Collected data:
**config.mk**
```make
export PLATFORM = sky130hd
export DESIGN_NAME = vcache_stat_dumper
export DESIGN_NICKNAME = d
export VERILOG_FILES = /design/src/rtl/vcache_stat_dumper.sv
export SDC_FILE = /design/constraint.sdc
export NUM_CORES = 1
export LEC_CHECK = 0
export CAP_MARGIN = 0
export CORE_ASPECT_RATIO = 1.2
export CORE_MARGIN = 2
export CORE_UTILIZATION = 48
export DETAILED_ROUTE_END_ITERATION = 6
export GPL_TIMING_DRIVEN = 0
export PLACE_DENSITY = 0.77
export SYNTH_ARGS = -nofsm -noshare
export SYNTH_HDL_FRONTEND = slang
export SYNTH_SLANG_ARGS = --single-unit
```
**constraint.sdc**
```tcl
create_clock -name clk_i -period 4 [get_ports clk_i]
set_input_delay 1.2 -clock clk_i [delete_from_list [all_inputs] [get_ports clk_i]]
set_output_delay 1.2 -clock clk_i [all_outputs]
set_load 0.03 [all_outputs]
```
**src/rtl/vcache_stat_dumper.sv**
```systemverilog
// Vcache statistics dumper: counts load/store hits and misses on accepted responses and,
// on request, streams a six-beat snapshot (tag, global cycle, four counters) downstream.
module vcache_stat_dumper #(
  parameter int data_width_p    = 32,
  parameter int ctr_width_p     = 32,
  parameter bit clear_on_dump_p = 1'b0
) (
  input  logic                    clk_i,
  input  logic                    reset_i,
  input  logic                    cache_v_o_i,
  input  logic                    cache_yumi_i,
  input  logic                    miss_v_i,
  input  logic                    ld_op_i,
  input  logic                    st_op_i,
  input  logic [31:0]             global_ctr_i,
  input  logic                    print_stat_v_i,
  input  logic [data_width_p-1:0] print_stat_tag_i,
  output logic                    ready_o,
  output logic                    v_o,
  output logic [data_width_p-1:0] data_o,
  input  logic                    yumi_i
);

  typedef enum logic {IDLE, SEND} state_e;

  state_e                  state, state_next;
  logic [2:0]              beat, beat_next;
  logic                    resp;
  logic                    accept;
  logic [3:0]              ev;
  logic [ctr_width_p-1:0]  cnt      [4];
  logic [ctr_width_p-1:0]  cnt_snap [4];
  logic [data_width_p-1:0] tag_snap;
  logic [31:0]             gctr_snap;

  // Event order in ev/cnt: 0 load, 1 store, 2 load miss, 3 store miss.
  assign resp   = cache_v_o_i & cache_yumi_i;
  assign ev     = {resp & st_op_i & miss_v_i, resp & ld_op_i & miss_v_i,
                   resp & st_op_i, resp & ld_op_i};
  assign accept = print_stat_v_i & ready_o;

  always_ff @(posedge clk_i) begin
    for (int i = 0; i < 4; i++) begin
      if (reset_i)
        cnt[i] <= '0;
      else if (clear_on_dump_p && accept)
        cnt[i] <= ctr_width_p'(ev[i]);
      else
        cnt[i] <= cnt[i] + ctr_width_p'(ev[i]);
    end
  end

  // Snapshot takes the pre-update counters, so a same-cycle event lands only in the live count.
  always_ff @(posedge clk_i) begin
    if (reset_i) begin
      tag_snap  <= '0;
      gctr_snap <= '0;
      for (int i = 0; i < 4; i++) cnt_snap[i] <= '0;
    end else if (accept) begin
      tag_snap  <= print_stat_tag_i;
      gctr_snap <= global_ctr_i;
      for (int i = 0; i < 4; i++) cnt_snap[i] <= cnt[i];
    end
  end

  always_ff @(posedge clk_i) begin
    if (reset_i) begin
      state <= IDLE;
      beat  <= 3'd0;
    end else begin
      state <= state_next;
      beat  <= beat_next;
    end
  end

  always_comb begin
    state_next = state;
    beat_next  = beat;
    case (state)
      IDLE: begin
        if (accept) begin
          state_next = SEND;
          beat_next  = 3'd0;
        end
      end
      SEND: begin
        if (yumi_i) begin
          if (beat == 3'd5) begin
            state_next = IDLE;
            beat_next  = 3'd0;
          end else begin
            beat_next = beat + 3'd1;
          end
        end
      end
      default: begin
        state_next = IDLE;
        beat_next  = 3'd0;
      end
    endcase
  end

  always_comb begin
    ready_o = (state == IDLE) & ~reset_i;
    v_o     = (state == SEND) & ~reset_i;
    data_o  = '0;
    if (v_o) begin
      case (beat)
        3'd0:    data_o = tag_snap;
        3'd1:    data_o = data_width_p'(gctr_snap);
        3'd2:    data_o = data_width_p'(cnt_snap[0]);
        3'd3:    data_o = data_width_p'(cnt_snap[1]);
        3'd4:    data_o = data_width_p'(cnt_snap[2]);
        3'd5:    data_o = data_width_p'(cnt_snap[3]);
        default: data_o = '0;
      endcase
    end
  end

endmodule

```
* After elaboration in Yosys (flattened, before gate mapping)
Memory sizes are Yosys's and may differ from the RTL's. Cells that the tools add are included.
Word-level totals: word-level logic and storage cells 61, bits in writable memories 256, bits in registers 68, memories 2, input port bits 73, output and inout bits 34
Memory list:
- cnt | depth 4, width 32, read ports 4, clocked after Yosys merged registers in 0, write ports 4, line 31 | logic [ctr_width_p-1:0] cnt [4];
- cnt_snap | depth 4, width 32, read ports 4, clocked after Yosys merged registers in 0, write ports 4, line 32 | logic [ctr_width_p-1:0] cnt_snap [4];
Cells by class: eq/ne operators 7, $add $sub $neg 5, reductions and logical operators 2, bitwise logic cells 18, muxes and demuxes 23
Operators with widths (count):
- 32-bit 2-to-1 mux | 9
- 32-bit case mux with 6 select lines | 1
- 32-bit by 1-bit adder with 32-bit output | 4
- 3-bit 2-to-1 mux | 3
- 1-bit AND | 8
- 1-bit 2-to-1 mux | 8
- 1-bit OR | 8
- 3-bit by 2-bit == test with 1-bit output, second input constant | 2
- 3-bit == test, second input constant | 2
- 3-bit case mux with 2 select lines | 1
- 2-bit != test, second input constant | 2
- 3-bit by 1-bit adder with 3-bit output, second input constant | 1
- 3-bit by 1-bit == test with 1-bit output, second input constant | 1
- 3-bit logical NOT | 1
- 1-bit inverter | 2
- 1-bit case mux with 2 select lines | 1
- 2-bit AND reduction | 1

* Longest topological paths before layout
word-level depth 7, mapped depth 9, gate-level depth less buffers 8

* Worst setup path after synthesis
No wires, ideal clock.
path type input to register, from input port print_stat_v_i, to memory cnt_snap[0][0] (enable), arrival 3.575 ns, path slack -0.008 ns, data required time 3.567 ns, path buffers 1, library setup time 0.433 ns, stages 3, cell sequence nor3b_1 clkbuf_1 or2_2
RTL lines:
- from (decl) | line 16 | input logic print_stat_v_i,
- to (decl) | line 32

* Final worst setup path
from input port reset_i, to output port data_o[14]
On the way: longest elaborated chain between the ends 3
RTL lines:
- from (decl) | line 9 | input logic reset_i,
- 1-bit inverter | line 105 | v_o = (state == SEND) & ~reset_i;
- 1-bit AND | line 105
- 32-bit 2-to-1 mux | line 107 | if (v_o) begin
- to (decl) | line 20 | output logic [data_width_p-1:0] data_o,
Every way passes these cells.

==> flow_metrics.env <==
export IMPL_port_buffers=106
export IMPL_setup_violations=0
export IMPL_drv_slew=0
export IMPL_hold_viol=0
export IMPL_place_area_um2=15900
export IMPL_grt_usage=0.256
export IMPL_cts_tree="done"
export IMPL_met3_length_um=2650
export IMPL_reg2reg_depth=4
export IMPL_final_cell_area_um2=17100
export IMPL_via_count=11800
export IMPL_synth_area_um2=14300
export IMPL_place_hpwl_um=29600
export IMPL_clk_pin_slew_ns=0.06
export IMPL_power_density_nw_per_um2=426
export IMPL_clockBufferDepth=3
export IMPL_wl_met1_um=16300
export IMPL_pwr_share_comb=0.059
export IMPL_drv_cap=0
export IMPL_dieHeight_um=193
export IMPL_dr_pass1_iters=7
export IMPL_ant_nets=0
export IMPL_h_tree_depth=2
export IMPL_relSlewSlack=0.462
export IMPL_ios=107
export IMPL_antenna_found_initial=0
export IMPL_crit_fanout=10
export IMPL_required_ns=2.80
export IMPL_grt_pass1_vias=11300
export IMPL_drt_iter0_markers=1303
export IMPL_ys_types=45
export IMPL_leakage_nw=5.74
export IMPL_avgSynthCellArea_um2=9.98
export IMPL_clkLatencyLatePin_ns=0.52
export IMPL_arrival_ns=2.71
export IMPL_pwr_share_seq=0.497
export IMPL_switching_share=0.227
export IMPL_grt_pass1_wl_um=62200
export IMPL_initial_core_util=0.485
export IMPL_fp_coreArea_um2=29500
export IMPL_tightest_slew_ns=0.806
export IMPL_diodes=0
export IMPL_grt_max_degree=49
export IMPL_hold_path_depth=2
export IMPL_fin_crit_ns=3.91
export IMPL_netlist_instances=1434
export IMPL_critPathKind="in -> out"
export IMPL_synth_net_count=1516
export IMPL_min_path_type="reg -> reg"
export IMPL_row_count=69
export IMPL_endpoint_kind="output port"
export IMPL_cts_root_buf="clkbuf_16"
export IMPL_place_congestion=0.910
export IMPL_fin_skew_ns=0.0231
export IMPL_yosysWarnings=0
export IMPL_cts_sinks=324
export IMPL_clock_power_share=0.444
export IMPL_area_delta_synth_final_pct=19.6
export IMPL_netSwitchingPower_w=0.00165
export IMPL_top_layer_used="met4"
export IMPL_vias_per_cell=5.94
export IMPL_p_int_w=0.00563
export IMPL_startpoint_type="primary input"
export IMPL_chipWidth_um=162
export IMPL_fmax_mhz=256
export IMPL_p_total_w=0.00729
export IMPL_wl_met2_um=19900
export IMPL_gr_total_overflow=0
export IMPL_wirelength_um=40500
export IMPL_regToRegSetupSlack_ns=1.22
export IMPL_status="complete, but fails checks"
export IMPL_die_area_um2=31200
export IMPL_dp_cells=1932
export IMPL_rsz0062_at_grt="false"
export IMPL_wl_per_cell_um=20.4
export IMPL_ir_drop_mv=0.318
export IMPL_drive_gt1_frac=0.0888
export IMPL_yosysSeqAreaShare=0.543
export IMPL_min_period_over_period=0.978
export IMPL_cts_buffers=34
export IMPL_yosys_register_bits=324
export IMPL_violations="DRC"
export IMPL_drc_errors=2
export IMPL_nets=1656
export IMPL_layoutNonFillerInstCount=1989
layer usage:
layer | GRT usage | vias up
met4 | 0.109 | 0
met1 | 0.316 | 5689
li1 | - | 5521
met2 | 0.454 | 496
met3 | 0.0332 | 106
met5 | 0 | -
what timing repair did:
action / in CTS / in global routing
endpoints found under the hold margin: 0 / 0
hold buffers: 0 / 0
cloned: 0 / 0
buffers inserted: 1 / 0
resized for setup: 183 / 12
setup endpoints to repair: 33 / 30
worst paths after layout:
kind,startpoint,endpoint
worst max-delay path,reset_i,data_o[14]
worst min-delay path,gctr_snap[9]$_SDFFE_PP0P_,gctr_snap[9]$_SDFFE_PP0P_
worst max register to register,state$_SDFF_PP0_,cnt_snap[0][68]$_SDFFCE_PN0P_
worst min register to register,gctr_snap[9]$_SDFFE_PP0P_,gctr_snap[9]$_SDFFE_PP0P_
power by group through the flow:
stage	sequential (W)	clock (W)	combinational (W)
after floorplan	0.00366	0	0.000213
after CTS	0.00362	0.00325	0.000424
after detailed placement	0.00369	0	0.000420
final	0.00362	0.00324	0.000429
after global routing	0.00363	0.00338	0.000456
after global placement	0.00369	0	0.000404
worst max-delay path: stages:
cell and delay (ns):
dlygate4sd2_1 0.33, nor2b_2 0.23, o21ai_2 0.15, clkbuf_4 0.24, a31oi_1 0.22, clkdlybuf4s15_2 0.34
area by class of cell:
class                           instances  area [µm²]
Inverter                               18        67.6
Sequential cell                       324        7770
Clock buffer                           47         982
Tap cell                              390         488
Clock inverter                         14         148
Multi-Input combinational cell        996        6170
Fill cell                            2481       12400
Timing Repair Buffer                  109        1090
Buffer                                 91         399
state kept, by name, summed over array words and instances (netlist names):
signal,count
beat,3
cnt,128
cnt_snap,128
gctr_snap,32
state,1
tag_snap,32
Yosys cell counts (all sizes together):
master,instances,area (µm²)
o21ba,1,10.0
and3,12,75.1
xor2,23,201
nand2,102,383
nor2,65,244
a21o,1,7.51
clkbuf,87,327
inv,18,67.6
and2,139,871
and3b,1,8.76
a22oi,96,721
or2,2,12.5
o21ai,90,450
nor4b,2,17.5
nor3b,3,22.5
nand4b,1,8.76
mux2,12,135
o21a,1,7.51
ha,9,113
a21oi,63,315
buf,9,48.8
nor3,17,85.1
xnor2,24,210
nor2b,23,144
edfxtp,128,3840
a31oi,32,200
a211o,1,8.76
dfxtp,196,3920
or3,24,154
nand4,46,294
nor4,7,43.8
o31ai,35,263
or4,35,263
and4,26,229
nand2b,65,407
nand3,38,195
metrics by stage:
step / TNS (ns) / utilization / setup WS (ns) / hold WS (ns)
floorplan: 0 / - / 0.0825 / 0.447
global placement: -110.85 / 0.537 / -1.09 / 0.460
finish: 0 / 0.579 / 0.0887 / 0.479
detailed placement: -34.60 / 0.539 / -1.11 / 0.464
global route: 0 / 0.579 / 0.00564 / 0.494
CTS: 0 / 0.579 / 0.0197 / 0.477
logic make-up after synthesis:
kind of cell    Yosys count  share of synthesized area
simple gates            608                      0.242
flops                   324                      0.543
compound gates          320                      0.139
buf+inv                 114                     0.0310
xor+xnor                 47                     0.0288
mux                      12                    0.00944
fa+ha+maj                 9                    0.00787
placed cells by master (no fill, tap or decap), types with 22 or more instances in the layout:
| cell type | netlist | final |
|---|---|---|
| xor2_1 | 23 | 23 |
| and2_1 | 138 | 138 |
| clkbuf_16 | 0 | 36 |
| and4_1 | 25 | 25 |
| nor2_1 | 65 | 65 |
| o21ai_0 | 89 | 89 |
| edfxtp_1 | 128 | 128 |
| nand3_1 | 37 | 37 |
| nand2_1 | 102 | 102 |
| clkdlybuf4s50_1 | 0 | 73 |
| nand2b_1 | 65 | 65 |
| dfxtp_1 | 196 | 196 |
| a21oi_1 | 63 | 63 |
| nor2b_1 | 23 | 22 |
| or4_1 | 35 | 35 |
| xnor2_1 | 24 | 24 |
| a22oi_1 | 96 | 96 |
| nand4_1 | 45 | 45 |
| a31oi_1 | 32 | 29 |
| clkbuf_1 | 87 | 68 |
| o31ai_1 | 35 | 35 |
Note: power is estimated with default switching activity, not from simulation.
**src/rtl/uart_pkg.sv**
```systemverilog
// uart_pkg: shared UART TX encodings, frame constants and MMIO map.
// Imported by the interface, the transmitter and MemOrIO.
package uart_pkg;

    typedef enum logic [1:0] {
        IDLE  = 2'd0,
        START = 2'd1,
        DATA  = 2'd2,
        STOP  = 2'd3
    } tx_state_t;

    localparam int DATA_BITS = 8;
    localparam int STOP_BITS = 1;

    localparam logic [7:0] TX_DATA_OFS = 8'h00;
    localparam logic [7:0] TX_STAT_OFS = 8'h04;

    function automatic int clks_per_bit(input int clk_freq, input int baud);
        return clk_freq / baud;
    endfunction

endpackage

```
**src/rtl/uart_tx_mmio_if.sv**
```systemverilog
// uart_tx_mmio_if: MemOrIO-side write strobe and status bundle.
// master = MemOrIO, slave = transmitter.
interface uart_tx_mmio_if #(
    parameter int FIFO_DEPTH = 16
);
    import uart_pkg::*;

    localparam int CW = $clog2(FIFO_DEPTH) + 1;

    logic          wr_en;
    logic [7:0]    wr_data;
    logic          clr_ovf;
    logic          tx_busy;
    logic          fifo_full;
    logic          fifo_empty;
    logic [CW-1:0] fifo_count;
    logic          overflow;

    modport master (
        output wr_en, wr_data, clr_ovf,
        input  tx_busy, fifo_full, fifo_empty, fifo_count, overflow
    );

    modport slave (
        input  wr_en, wr_data, clr_ovf,
        output tx_busy, fifo_full, fifo_empty, fifo_count, overflow
    );

endinterface

```
**src/rtl/sync_fifo.sv**
```systemverilog
// sync_fifo: single-clock FIFO, power-of-two depth.
// Push when full and pop when empty are ignored.
module sync_fifo #(
    parameter int WIDTH = 8,
    parameter int DEPTH = 16
) (
    input  logic                   clk,
    input  logic                   rstn,
    input  logic                   push,
    input  logic [WIDTH-1:0]       wr_data,
    input  logic                   pop,
    output logic [WIDTH-1:0]       rd_data,
    output logic                   full,
    output logic                   empty,
    output logic [$clog2(DEPTH):0] count
);
    localparam int AW = $clog2(DEPTH);

    logic [WIDTH-1:0] mem [DEPTH];
    logic [AW-1:0]    wr_ptr;
    logic [AW-1:0]    rd_ptr;
    logic             do_push;
    logic             do_pop;

    assign full    = (count == (AW+1)'(DEPTH));
    assign empty   = (count == '0);
    assign do_push = push && !full;
    assign do_pop  = pop && !empty;
    assign rd_data = mem[rd_ptr];

    always_ff @(posedge clk) begin
        if (do_push) mem[wr_ptr] <= wr_data;
    end

    // Pointers wrap naturally since DEPTH is a power of two.
    always_ff @(posedge clk or negedge rstn) begin
        if (!rstn) begin
            wr_ptr <= '0;
            rd_ptr <= '0;
            count  <= '0;
        end else begin
            if (do_push) wr_ptr <= wr_ptr + AW'(1);
            if (do_pop)  rd_ptr <= rd_ptr + AW'(1);
            unique case ({do_push, do_pop})
                2'b10:   count <= count + (AW+1)'(1);
                2'b01:   count <= count - (AW+1)'(1);
                default: count <= count;
            endcase
        end
    end

endmodule

```
**src/rtl/uart_tx_mmio.sv**
```systemverilog
// uart_tx_mmio: MMIO-fed 8N1 UART transmitter, LSB first.
// A byte FIFO decouples CPU writes from the serial line.
module uart_tx_mmio
    import uart_pkg::*;
#(
    parameter int CLK_FREQ   = 23000000,
    parameter int BAUD       = 115200,
    parameter int FIFO_DEPTH = 16
) (
    input  logic          clk,
    input  logic          rstn,
    uart_tx_mmio_if.slave bus,
    output logic          tx
);
    localparam int CLKS_PER_BIT = clks_per_bit(CLK_FREQ, BAUD);
    localparam int BW = (CLKS_PER_BIT > 2) ? $clog2(CLKS_PER_BIT) : 1;
    localparam logic [BW-1:0] BAUD_LAST = BW'(CLKS_PER_BIT - 1);
    localparam logic [2:0]    BIT_LAST  = 3'(DATA_BITS - 1);
    localparam int CW = $clog2(FIFO_DEPTH) + 1;

    tx_state_t      state_q, state_n;
    logic [BW-1:0]  cnt_q, cnt_n;
    logic [2:0]     idx_q, idx_n;
    logic [7:0]     shift_q, shift_n;
    logic           tx_n;
    logic           busy_q, busy_n;
    logic           ovf_q;
    logic           pop;
    logic           bit_end;
    logic [7:0]     fifo_dout;
    logic           fifo_full;
    logic           fifo_empty;
    logic [CW-1:0]  fifo_count;

    sync_fifo #(
        .WIDTH (8),
        .DEPTH (FIFO_DEPTH)
    ) u_fifo (
        .clk     (clk),
        .rstn    (rstn),
        .push    (bus.wr_en),
        .wr_data (bus.wr_data),
        .pop     (pop),
        .rd_data (fifo_dout),
        .full    (fifo_full),
        .empty   (fifo_empty),
        .count   (fifo_count)
    );

    assign bit_end        = (cnt_q == BAUD_LAST);
    assign bus.fifo_full  = fifo_full;
    assign bus.fifo_empty = fifo_empty;
    assign bus.fifo_count = fifo_count;
    assign bus.tx_busy    = busy_q;
    assign bus.overflow   = ovf_q;

    always_comb begin
        state_n = state_q;
        cnt_n   = cnt_q;
        idx_n   = idx_q;
        shift_n = shift_q;
        pop     = 1'b0;
        unique case (state_q)
            IDLE: begin
                if (!fifo_empty) begin
                    pop     = 1'b1;
                    shift_n = fifo_dout;
                    cnt_n   = '0;
                    state_n = START;
                end
            end
            START: begin
                cnt_n = cnt_q + BW'(1);
                if (bit_end) begin
                    cnt_n   = '0;
                    idx_n   = '0;
                    state_n = DATA;
                end
            end
            DATA: begin
                cnt_n = cnt_q + BW'(1);
                if (bit_end) begin
                    cnt_n   = '0;
                    shift_n = shift_q >> 1;
                    if (idx_q == BIT_LAST) state_n = STOP;
                    else idx_n = idx_q + 3'd1;
                end
            end
            STOP: begin
                cnt_n = cnt_q + BW'(1);
                if (bit_end) begin
                    cnt_n   = '0;
                    state_n = IDLE;
                    // Chain straight into the next frame.
                    if (!fifo_empty) begin
                        pop     = 1'b1;
                        shift_n = fifo_dout;
                        state_n = START;
                    end
                end
            end
        endcase
        tx_n = 1'b1;
        if (state_n == START)     tx_n = 1'b0;
        else if (state_n == DATA) tx_n = shift_n[0];
        busy_n = (state_n != IDLE);
    end

    always_ff @(posedge clk or negedge rstn) begin
        if (!rstn) begin
            state_q <= IDLE;
            cnt_q   <= '0;
            idx_q   <= '0;
            shift_q <= '0;
            tx      <= 1'b1;
            busy_q  <= 1'b0;
        end else begin
            state_q <= state_n;
            cnt_q   <= cnt_n;
            idx_q   <= idx_n;
            shift_q <= shift_n;
            tx      <= tx_n;
            busy_q  <= busy_n;
        end
    end

    // A dropped push beats a same-edge clear.
    always_ff @(posedge clk or negedge rstn) begin
        if (!rstn)                        ovf_q <= 1'b0;
        else if (bus.wr_en && fifo_full) ovf_q <= 1'b1;
        else if (bus.clr_ovf)             ovf_q <= 1'b0;
    end

endmodule
```
**src/flat_wrapper.sv**
```systemverilog
// flat-port wrapper written by rule: the top's interface ports become plain ports
module uart_tx_mmio_flat import uart_pkg::*;
#(
    parameter int CLK_FREQ   = 23000000,
    parameter int BAUD       = 115200,
    parameter int FIFO_DEPTH = 16
)
  (clk, rstn, tx, bus_wr_en, bus_wr_data, bus_clr_ovf, bus_tx_busy, bus_fifo_full, bus_fifo_empty, bus_fifo_count, bus_overflow);
  uart_tx_mmio_if #(.FIFO_DEPTH(FIFO_DEPTH)) bus_i ();
  input  logic clk;
  input  logic rstn;
  output logic tx;
  input wire logic [$bits(bus_i.wr_en)-1:0] bus_wr_en;
  input wire logic [$bits(bus_i.wr_data)-1:0] bus_wr_data;
  input wire logic [$bits(bus_i.clr_ovf)-1:0] bus_clr_ovf;
  output wire logic [$bits(bus_i.tx_busy)-1:0] bus_tx_busy;
  output wire logic [$bits(bus_i.fifo_full)-1:0] bus_fifo_full;
  output wire logic [$bits(bus_i.fifo_empty)-1:0] bus_fifo_empty;
  output wire logic [$bits(bus_i.fifo_count)-1:0] bus_fifo_count;
  output wire logic [$bits(bus_i.overflow)-1:0] bus_overflow;
  assign bus_i.wr_en = bus_wr_en;
  assign bus_i.wr_data = bus_wr_data;
  assign bus_i.clr_ovf = bus_clr_ovf;
  assign bus_tx_busy = bus_i.tx_busy;
  assign bus_fifo_full = bus_i.fifo_full;
  assign bus_fifo_empty = bus_i.fifo_empty;
  assign bus_fifo_count = bus_i.fifo_count;
  assign bus_overflow = bus_i.overflow;
  uart_tx_mmio #(.CLK_FREQ(CLK_FREQ), .BAUD(BAUD), .FIFO_DEPTH(FIFO_DEPTH)) u_core (.clk(clk), .rstn(rstn), .bus(bus_i), .tx(tx));
endmodule
```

§ WHAT TO WORK ON: Copy every line from the records above that contains the word "counts".

§ THE ANSWER:
// Vcache statistics dumper: counts load/store hits and misses on accepted responses and,
Yosys cell counts (all sizes together):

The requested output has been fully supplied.